Der Stadtrat Jerichow hat sich mit dem Neubau einer kommunalen Kläranlage und deren Wirtschaftlichkeit befasst. Es gibt einige Risiken.

Von Thomas Skiba 31.01.2020, 04:00

Jerichow l Ungewöhnlich für Jerichower Verhältnisse war die der Beginn der Stadtratssitzung um 18 Uhr. Begründete sich doch der Zeitplan daraus, dass der Trinkwasser- und Abwasserverband Genthin (TAV) in einem Vortrag zu einer Wirtschaftlichkeitsuntersuchung für den angedachten Neubau einer kommunalen Kläranlage darstellte, ob der Neubau Kläranlage wirtschaftlich sei und ob der Neubau den Gebührenzahlern zu Gute komme.

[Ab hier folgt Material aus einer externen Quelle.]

What follows belongs to an exercise in optimizing a design on an open flow for small area, a short achievable clock period and few clock cycles per item; a production flow would make more cautious choices.
Function was checked by simulation only, so behaviour that the tests miss may differ from the original.
No activity file was given, so power comes from the tool's default toggle rates.

==> v22 <==
==> flow/design.v <==
module gf2_divider #(
    parameter W  = 85,              
    parameter SW = 7                
) (
    input  wire          clk,
    input  wire          rst,
    input  wire          load,      
    input  wire [W:0]    poly,
    input  wire          norm1,     
    input  wire          norm2,     
    input  wire          lstep,     
    input  wire          swap,      
    input  wire [31:0]   x,         
    input  wire          xv,
    input  wire          xlast,     
    output reg  [W-1:0]  rem,
    output reg           dz
);
    localparam integer M   = W + 32;
    genvar g, i, j, k;
    function [W-1:0] step4;
        input [W-1:0] rr;
        input [W-1:0] pp;
        reg   [3:0]   t, u, qq;
        reg   [W-1:0] acc;
        integer a, b;
        begin
            t = {rr[W-4], rr[W-3], rr[W-2], rr[W-1]};     
            u = {pp[W-1] ^ pp[W-3], pp[W-1] ^ pp[W-2], pp[W-1], 1'b1};
            for (a = 0; a < 4; a = a + 1) begin
                qq[3-a] = 1'b0;
                for (b = 0; b <= a; b = b + 1)
                    qq[3-a] = qq[3-a] ^ (t[b] & u[a-b]);
            end
            acc = {rr[W-5:0], 4'b0000};
            for (a = 0; a < 4; a = a + 1)
                acc = acc ^ ((qq[a] ? pp : {W{1'b0}}) << a);
            step4 = acc;
        end
    endfunction
    reg  [W:0]    pn;
    reg  [SW-1:0] sn;
    reg           zn;
    reg  [W-1:0]  ln;
    localparam integer NG = (W + 16) / 16;        
    localparam integer CW = SW - 4;               
    wire [NG-1:0] gnz;
    generate
        for (g = 0; g < NG; g = g + 1) begin : ggz
            localparam integer HI = W - 16 * g;
            localparam integer WD = (HI + 1 < 16) ? HI + 1 : 16;
            assign gnz[g] = |pn[HI -: WD];
        end
    endgenerate
    reg  [CW-1:0] cz;
    reg  [3:0]    fz;
    integer n;
    always @* begin
        cz = NG - 1;
        for (n = NG - 1; n >= 0; n = n - 1)
            if (gnz[n]) cz = n;
    end
    wire [W:0] pn_coarse = pn << {cz, 4'b0000};
    always @* begin
        fz = 4'd15;
        for (n = 15; n >= 0; n = n - 1)
            if (pn[W-n]) fz = n;
    end
    wire [W:0] pn_fine = pn << fz;
    always @(posedge clk) begin
        if (load) begin
            pn <= poly;
            zn <= ~|poly;
        end else if (norm1) begin
            pn <= pn_coarse;
            sn <= {cz, 4'b0000};
        end else if (norm2) begin
            pn <= pn_fine;
            sn <= zn ? {SW{1'b1}} : {sn[SW-1:4], fz};
            ln <= pn_fine[W-1:0];             
        end else if (lstep) begin
            ln <= step4(ln, pn[W-1:0]);       
        end
    end
    reg  [W-1:0]  lc;
    reg  [W-1:0]  pc;
    reg  [SW-1:0] scur;
    reg           zc;
    always @(posedge clk) begin
        if (swap) begin
            lc   <= ln;
            pc   <= pn[W-1:0];
            scur <= sn;
            zc   <= zn;
        end
    end
    reg  [M-1:0] s;
    wire [M+31:0] injw = {{M{1'b0}}, x} << scur;
    wire [M-1:0]  inj  = injw[M-1:0];
    wire [31:0]   vh   = s[M-1:W];
    wire [M-1:0] sn_next;
    generate
        for (i = 0; i < M; i = i + 1) begin : gsn
            localparam integer JLO = (i - (W - 1) > 0) ? i - (W - 1) : 0;
            localparam integer JHI = (i < 31) ? i : 31;
            localparam integer JN  = (JHI >= JLO) ? JHI - JLO + 1 : 1;
            wire [JN-1:0] tm;
            if (JHI >= JLO) begin : gp
                for (j = JLO; j <= JHI; j = j + 1) begin : gt
                    assign tm[j-JLO] = vh[j] & lc[i-j];
                end
            end else begin : gnp
                assign tm = 1'b0;
            end
            if (i >= 32) begin : gsh
                assign sn_next[i] = s[i-32] ^ inj[i] ^ (^tm);
            end else begin : gns
                assign sn_next[i] = inj[i] ^ (^tm);
            end
        end
    endgenerate
    always @(posedge clk) begin
        if (rst || (xv && xlast))
            s <= {M{1'b0}};
        else if (xv)
            s <= sn_next;
    end
    reg  [M-1:0]  fr;
    reg  [W-1:0]  pf;
    reg  [SW-1:0] sfin;
    reg           zfin;
    wire [W-1:0]  fr_top  = step4(fr[M-1:32], pf);
    wire [M-1:0]  fr_step = {fr_top[W-1:4], fr_top[3:0] ^ fr[31:28], fr[27:0], 4'b0000};
    always @(posedge clk) begin
        if (xv && xlast) begin
            fr   <= sn_next;
            pf   <= pc;
            sfin <= scur;
            zfin <= zc;
        end else begin
            fr   <= fr_step;
        end
        rem <= fr[M-1:32] >> sfin;
        dz  <= zfin;
    end
endmodule
What follows belongs to an exercise in optimizing a design on an open flow for a short achievable clock period and few clock cycles; a production flow would make more cautious choices. Function was checked by simulation only, so behaviour that the tests miss may differ from the original.

### run.sh
#!/bin/bash
# synth_recipe.tcl (not shown) runs the flow's synth.tcl, then flattens the netlist and writes it again
# the make line also repeats each setting of config.mk as NAME=value (left out here)
make -C /OpenROAD-flow-scripts/flow DESIGN_CONFIG=/design/flow/config.mk WORK_HOME=/design/flow/orfs CLKGATE_MAP_FILE= SYNTH_SCRIPT=/design/flow/synth_recipe.tcl finish
### config.mk
export PLATFORM = sky130hd
export DESIGN_NAME = vig_permcore
export DESIGN_NICKNAME = vig_permcore
export VERILOG_FILES = /design/flow/design.v
export SDC_FILE = /design/flow/constraint.sdc
export NUM_CORES = 8
export LEC_CHECK = 0
export CAP_MARGIN = 20
export CORE_MARGIN = 2
export CORE_UTILIZATION = 25
export PLACE_DENSITY = 0.45
export SLEW_MARGIN = 20
### constraint.sdc
create_clock -name core_clock -period 55.0 [get_ports {clk}]
set_input_delay 11.0000 -clock core_clock [delete_from_list [all_inputs] [get_ports {clk}]]
set_output_delay 11.0000 -clock core_clock [all_outputs]
set_load 0.01 [all_outputs]
Background: an optimization exercise with open tools, aiming at small area. Do not read the settings as production practice. Function was checked by simulation only, so behaviour that the tests miss may differ from the original. The flow treats the clock pin as an ideal source, which a real chip does not have. No activity file was given, so power comes from the tool's default toggle rates.

Setup of harbor:
Design ipass_rpmseq, start of the top module:
module ipass_rpmseq #(
    parameter integer T_SETTLE = 100    
) (
    input  wire        clk,
    input  wire        rst,             
    input  wire [6:0]  cfg_dev_addr,    
    input  wire        cmd_valid,
    output wire        cmd_ready,
    input  wire [31:0] cmd_word,
    output wire        rsp_valid,
    input  wire        rsp_ready,
    output wire [1:0]  rsp_status,
    output wire [15:0] rsp_data,
    output wire        bt_req_valid,
    input  wire        bt_req_ready,
    output wire        bt_req_rw,
    output wire [6:0]  bt_req_addr,
    output wire [1:0]  bt_req_len,
    output wire [15:0] bt_req_wdata,
    input  wire        bt_rsp_valid,
    input  wire        bt_rsp_ok,
    input  wire [7:0]  bt_rsp_rdata,
    output wire [7:0]  port_wdata,
    output wire [1:0]  port_write,
    output wire [1:0]  port_flush,
    output wire        busy
);
For scale: roughly 310 cells after synthesis, about 110 I/O pins, ~2600 um^2 of cells after synthesis.
Settings: LEC_CHECK=0, ABC_AREA=1, CAP_MARGIN=20, CORE_MARGIN=2, CORE_UTILIZATION=40, GPL_TIMING_DRIVEN=0, PLACE_DENSITY=0.6, SLEW_MARGIN=20; clock period 5.0 ns.
standard.sh (not shown) runs the stock make flow with config.mk's settings and CLKGATE_MAP_FILE= SYNTH_SCRIPT=/design/flow/synth_recipe.tcl, a recipe that flattens the netlist after the stock synthesis.
==> flow/flow/run.sh <==
#!/bin/bash
# Layout: the standard ORFS flow (standard.sh) with three changes:
#  1. after the standard synthesis, the combinational cells are mapped again
#     with Yosys/ABC for area, with several ABC seeds; every flip-flop
#     instance of the standard synthesis is kept as it is (same names, same
#     cells). The smallest new netlist that Yosys proves equivalent to the
#     standard one is used; if none is, the standard netlist is kept;
#  2. each port is buffered by sky130_fd_sc_hd__buf_1;
#  3. CTS uses clkbuf_4/clkbuf_8 with no dummy loads.
# The re-mapped netlist keeps pass-through outputs as assigns (no buffers);
# buffer_ports then gives each port its own buffer.
# Each tool's output goes to a log file in this folder.
set -euo pipefail
here=$(pwd)
res=$here/orfs/results/$FLOW_PLATFORM/ipass_rpmseq/base
vars=(BUFFER_PORTS_ARGS="-buffer_cell sky130_fd_sc_hd__buf_1"
      CTS_ARGS="-sink_clustering_enable -repair_clock_nets -buf_list {sky130_fd_sc_hd__clkbuf_4 sky130_fd_sc_hd__clkbuf_8} -sink_clustering_size 10 -dont_use_dummy_load")

bash standard.sh "${vars[@]}" synth > log_1_synth.log 2>&1

lib=$FLOW_HOME/platforms/$FLOW_PLATFORM/lib/sky130_fd_sc_hd__tt_025C_1v80.lib
du=$(sed -n '/DONT_USE_CELLS += /,/^$/p' $FLOW_HOME/platforms/$FLOW_PLATFORM/config.mk \
     | grep -o 'sky130_fd_sc_hd__[a-z0-9_]*' | sed 's/^/-dont_use /' | tr '\n' ' ')
yosys=$FLOW_HOME/../tools/install/yosys/bin/yosys
[ -x "$yosys" ] || yosys=$(command -v yosys)
cp $res/1_2_yosys.v $here/std_1_2_yosys.v

remap() {  # $1 = seed
  local s=$1
  echo "strash; dc2; strash; &get -n; &deepsyn -T 30 -S $s; &put; dch -f; map -a; mfs2; strash; dch -f; map -a; topo; dnsize" > $here/remap_$s.abc
  cat > $here/remap_$s.ys <<EOY
read_liberty -ignore_miss_func $lib
blackbox sky130_fd_sc_hd__df* sky130_fd_sc_hd__edf* sky130_fd_sc_hd__sdf* sky130_fd_sc_hd__sedf* sky130_fd_sc_hd__dl*
read_verilog $here/std_1_2_yosys.v
hierarchy -top $FLOW_TOP
flatten
opt -full
abc -liberty $lib $du -script $here/remap_$s.abc
opt_clean -purge
hilomap -singleton -hicell sky130_fd_sc_hd__conb_1 HI -locell sky130_fd_sc_hd__conb_1 LO
splitnets
opt_clean -purge

tee -o $here/remap_$s.stat stat -liberty $lib
write_verilog -noattr -nohex -nodec $here/remap_$s.v
EOY
  $yosys -s $here/remap_$s.ys > log_2_remap_$s.log 2>&1 || rm -f $here/remap_$s.v
}
prove() {  # $1 = netlist
  cat > $here/prove.ys <<EOY
read_liberty -lib $lib
read_verilog $1
hierarchy -top $FLOW_TOP
check -assert -mapped
design -reset
read_liberty -ignore_miss_func $lib
read_verilog $here/std_1_2_yosys.v
rename $FLOW_TOP gold
read_verilog $1
rename $FLOW_TOP gate
hierarchy -check
flatten gold gate
rename -hide gold/w:_* gate/w:_*
opt_clean
equiv_make gold gate eq
hierarchy -top eq
equiv_simple -seq 2
equiv_induct
equiv_status -assert
EOY
  $yosys -s $here/prove.ys > log_3_prove_$(basename $1 .v).log 2>&1
}

for s in 1 2 3 4; do remap $s & done; wait
for s in 5 6 7 8; do remap $s & done; wait

# candidates, smallest area first
ls $here/remap_*.v 2>/dev/null | while read f; do
  st=${f%.v}.stat
  a=$(grep -o "Chip area for module .*: [0-9.]*" $st | awk '{print $NF}')
  echo "$a $f"
done | sort -n > $here/remap_candidates.txt || true
used=""
while read a f; do
  if prove $f; then used=$f; break; fi
done < $here/remap_candidates.txt
if [ -n "$used" ]; then
  cp $used $res/1_2_yosys.v
  rm -f $res/1_synth.odb $res/1_synth.sdc
  echo "re-mapped netlist used: $used" > remap_result.txt
else
  echo "no re-mapped netlist proven: standard netlist kept" > remap_result.txt
fi

bash standard.sh "${vars[@]}" finish > log_4_layout.log 2>&1
Input-level comparison between violet and harbor:
- changing PLACE_DENSITY from 0.6 to 0.7
- changing CORE_UTILIZATION from 40 to 50
-- flow/flow/run.sh --
<<< harbor, line 9
#  3. CTS uses clkbuf_4/clkbuf_8 with no dummy loads.
>>> violet, line 9
#  3. CTS uses clkbuf_4/clkbuf_8 with no dummy loads; the root clock buffer,
#     which only drives the leaf clock buffers, is then sized down to
#     clkbuf_2 (flow/post_cts.tcl).
<<< harbor, line 17
      CTS_ARGS="-sink_clustering_enable -repair_clock_nets -buf_list {sky130_fd_sc_hd__clkbuf_4 sky130_fd_sc_hd__clkbuf_8} -sink_clustering_size 10 -dont_use_dummy_load")
>>> violet, line 19
      CTS_ARGS="-sink_clustering_enable -repair_clock_nets -buf_list {sky130_fd_sc_hd__clkbuf_4 sky130_fd_sc_hd__clkbuf_8} -sink_clustering_size 10 -dont_use_dummy_load"
      POST_CTS_TCL=$here/flow/post_cts.tcl)
==> flow/flow/post_cts.tcl (new file) <==
# POST_CTS hook: the root clock buffer (the one the clk port drives) only
# drives the few leaf clock buffers of the tree, so give it a small cell.
# Every register still gets its clock through the same root and one leaf
# buffer, so the tree's balance is unchanged.
set block [ord::get_db_block]
set small [[ord::get_db] findMaster sky130_fd_sc_hd__clkbuf_2]
foreach it [[$block findNet clk] getITerms] {
  set inst [$it getInst]
  if {[string match sky130_fd_sc_hd__clkbuf_* [[$inst getMaster] getName]]} {
    set n 0
    foreach o [[[$inst findITerm X] getNet] getITerms] { incr n }
    if {$n <= 9} {
      puts "post_cts: [$inst getName] [[$inst getMaster] getName] -> sky130_fd_sc_hd__clkbuf_2 ($n pins on its net)"
      $inst swapMaster $small
    }
  }
}
Findings:
Going from harbor to violet, net switching power of the design shrank slightly. Fraction of the cycle the final worst path needs: violet > harbor. Between violet and harbor, it is violet whose slack of the critical path is lower, by 0.014 ns. Delta (violet minus harbor): non-filler instance count after layout dropped 7; clock share of power fell by 0.8 points; hold slack stayed essentially flat; global-route usage went up 3.6 points. Combinational fraction of design power: higher on violet. On violet: met3 wirelength from detailed routing is about 17% higher than what harbor gave.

Frank Dahlendorf vom Ingenieurbüro aqua-consult stellte die derzeitige Entsorgungssituation dar und erläuterte mehrere Varianten zur künftigen Entsorgungsgestaltung, bei der eine Rolle spielt, ob rein kommunale Abwässer gereinigt werden sollen oder Firmenabwässer zugemischt werden.

Verbandschefin Loretta Kablitz dazu vor den Bürgervertretern: „Wir betreiben hier eine von wenigen Misch-Kläranlagen in der Republik, das macht es nicht einfacher.“

Dazu komme, dass der Landkreis Jerichower Land und das Land Sachsen-Anhalt mit der aktuellen Entsorgungssituation zufrieden ist und daran nicht rütteln möchte. Letztlich sei der TAV gefragt, entweder mit dem derzeitigen Entsorger Refood einen neuen Vertrag auszuhandeln oder eben die Entsorgung selbst in die Hand zu nehmen.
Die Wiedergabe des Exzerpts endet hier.